- _What is being asked_: Among the entries below, how many lines hold the word "slot"? Reply with the number only.

- _Recorded information_:
* * * * * * * * *
**src/rtl/jump_pkg.sv**
```systemverilog
// Shared definitions for the branch/jump resolution unit: opcode encodings
// and the constant target table used by branches, jumps and calls.
package jump_pkg;

    // Control-flow opcodes. Encodings 6 and 7 are unused and behave as NOP.
    typedef enum logic [2:0] {
        OP_NOP  = 3'd0,
        OP_BEQ  = 3'd1,
        OP_BNE  = 3'd2,
        OP_JMP  = 3'd3,
        OP_CALL = 3'd4,
        OP_RET  = 3'd5
    } op_t;

    // Number of target-table entries and their stored width.
    localparam int LUT_N = 16;
    localparam int LUT_W = 12;

    // Target table. Branch entries are two's-complement offsets and
    // jump/call entries are absolute addresses. Which is which depends only
    // on the opcode that indexes the entry.
    localparam logic [LUT_W-1:0] LUT [LUT_N] = '{
        12'h000,    // 0
        12'h004,    // 1  short forward offset
        12'h005,    // 2  forward offset
        12'hFFC,    // 3  -4 backward offset
        12'h040,    // 4  subroutine address
        12'h100,    // 5  subroutine address
        12'h200,    // 6
        12'h7F0,    // 7
        12'hFF0,    // 8  high absolute address / -16 offset
        12'h010,    // 9
        12'h800,    // 10
        12'h0FF,    // 11
        12'hABC,    // 12
        12'hF00,    // 13
        12'h123,    // 14
        12'hFFF     // 15 -1 offset
    };

    // True when the opcode is a conditional branch.
    function automatic logic is_branch(input logic [2:0] op);
        return (op == OP_BEQ) || (op == OP_BNE);
    endfunction

endpackage

```
**src/rtl/jump_ctrl_ret_stack.sv**
```systemverilog
// Circular return-address stack. A push onto a full stack overwrites the
// oldest entry while the occupancy count saturates at DEPTH. Popping an
// empty stack must be prevented by the caller. DEPTH is a power of two and
// at least 2 so that the pointer wraps naturally.
import jump_pkg::*;

module ret_stack #(
    parameter int PC_W  = 12,
    parameter int DEPTH = 4
) (
    input  logic                       clk,
    input  logic                       reset,
    input  logic                       push,
    input  logic                       pop,
    input  logic [PC_W-1:0]            din,
    output logic [PC_W-1:0]            top,
    output logic [$clog2(DEPTH):0]     depth,
    output logic                       full,
    output logic                       empty
);

    localparam int PTR_W = $clog2(DEPTH);
    localparam int CNT_W = PTR_W + 1;

    // Entry storage; contents are don't-care after reset, so no reset here.
    logic [PC_W-1:0]  mem [DEPTH];

    // sp_q points at the next free slot; the top of stack sits just below it.
    logic [PTR_W-1:0] sp_q, sp_d;
    logic [CNT_W-1:0] cnt_q, cnt_d;
    logic [PTR_W-1:0] top_idx;

    assign top_idx = sp_q - PTR_W'(1);
    assign top     = mem[top_idx];
    assign depth   = cnt_q;
    assign full    = (cnt_q == CNT_W'(DEPTH));
    assign empty   = (cnt_q == '0);

    // Pointer and occupancy next state; a simultaneous push and pop
    // replaces the top entry and leaves both unchanged.
    always_comb begin
        sp_d  = sp_q;
        cnt_d = cnt_q;
        if (push && !pop) begin
            sp_d = sp_q + PTR_W'(1);
            if (!full) begin
                cnt_d = cnt_q + CNT_W'(1);
            end
        end else if (pop && !push) begin
            sp_d  = sp_q - PTR_W'(1);
            cnt_d = cnt_q - CNT_W'(1);
        end
    end

    // Pointer and occupancy registers with synchronous active-low reset.
    always_ff @(posedge clk) begin
        if (!reset) begin
            sp_q  <= '0;
            cnt_q <= '0;
        end else begin
            sp_q  <= sp_d;
            cnt_q <= cnt_d;
        end
    end

    // Entry write: a push lands in the free slot, or over the top entry when
    // it coincides with a pop. Writes are suppressed during reset.
    always_ff @(posedge clk) begin
        if (reset && push) begin
            if (pop) begin
                mem[top_idx] <= din;
            end else begin
                mem[sp_q] <= din;
            end
        end
    end

endmodule

```
**src/rtl/jump_ctrl.sv**
```systemverilog
// Branch/jump resolution unit. Decodes the control-flow op into the PC's
// relative/absolute jump interface in the same cycle, manages the return
// stack for calls and returns, and raises a registered flush after every
// taken redirect.
import jump_pkg::*;

module jump_ctrl #(
    parameter int PC_W  = 12,
    parameter int DEPTH = 4
) (
    input  logic                       clk,
    input  logic                       reset,
    input  logic                       valid,
    input  logic [2:0]                 op,
    input  logic [3:0]                 lut_idx,
    input  logic                       zero,
    input  logic [PC_W-1:0]            prog_ctr,
    output logic                       reljump_en,
    output logic                       absjump_en,
    output logic [PC_W-1:0]            target,
    output logic                       flush,
    output logic                       ovf_err,
    output logic                       unf_err,
    output logic [$clog2(DEPTH):0]     depth
);

    // Table entry for this instruction, sign-extended or truncated to PC_W.
    logic [LUT_W-1:0] lut_raw;
    logic [PC_W-1:0]  lut_val;

    assign lut_raw = LUT[lut_idx];
    assign lut_val = PC_W'($signed(lut_raw));

    // Return-stack interface.
    logic             stk_push, stk_pop;
    logic [PC_W-1:0]  stk_din, stk_top;
    logic             stk_full, stk_empty;

    // Sticky error flags and registered flush.
    logic flush_q, flush_d;
    logic ovf_q, ovf_d;
    logic unf_q, unf_d;

    logic active;
    logic taken;

    assign active  = reset && valid;
    assign stk_din = prog_ctr + PC_W'(1);

    ret_stack #(
        .PC_W  (PC_W),
        .DEPTH (DEPTH)
    ) u_ret_stack (
        .clk   (clk),
        .reset (reset),
        .push  (stk_push),
        .pop   (stk_pop),
        .din   (stk_din),
        .top   (stk_top),
        .depth (depth),
        .full  (stk_full),
        .empty (stk_empty)
    );

    // Op decode: jump enables, target, stack control and error-flag updates.
    always_comb begin
        reljump_en = 1'b0;
        absjump_en = 1'b0;
        target     = '0;
        stk_push   = 1'b0;
        stk_pop    = 1'b0;
        taken      = 1'b0;
        ovf_d      = ovf_q;
        unf_d      = unf_q;

        if (active) begin
            if (is_branch(op)) begin
                taken = (op == OP_BEQ) ? zero : !zero;
            end

            case (op)
                OP_BEQ, OP_BNE: begin
                    if (taken) begin
                        // Forward offsets go straight to the PC's relative
                        // adder; backward ones are resolved here instead.
                        if (!lut_val[PC_W-1]) begin
                            reljump_en = 1'b1;
                            target     = lut_val;
                        end else begin
                            absjump_en = 1'b1;
                            target     = prog_ctr + lut_val;
                        end
                    end
                end
                OP_JMP: begin
                    absjump_en = 1'b1;
                    target     = lut_val;
                end
                OP_CALL: begin
                    absjump_en = 1'b1;
                    target     = lut_val;
                    stk_push   = 1'b1;
                    if (stk_full) begin
                        ovf_d = 1'b1;
                    end
                end
                OP_RET: begin
                    // An empty stack yields no redirect and leaves the
                    // pointer alone.
                    if (!stk_empty) begin
                        absjump_en = 1'b1;
                        target     = stk_top;
                        stk_pop    = 1'b1;
                    end else begin
                        unf_d = 1'b1;
                    end
                end
                default: begin
                end
            endcase
        end

        flush_d = reljump_en || absjump_en;
    end

    // Flush and sticky error registers.
    always_ff @(posedge clk) begin
        if (!reset) begin
            flush_q <= 1'b0;
            ovf_q   <= 1'b0;
            unf_q   <= 1'b0;
        end else begin
            flush_q <= flush_d;
            ovf_q   <= ovf_d;
            unf_q   <= unf_d;
        end
    end

    assign flush   = flush_q;
    assign ovf_err = ovf_q;
    assign unf_err = unf_q;

endmodule

```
* * * * * * * * *
- _Exercise result_: 2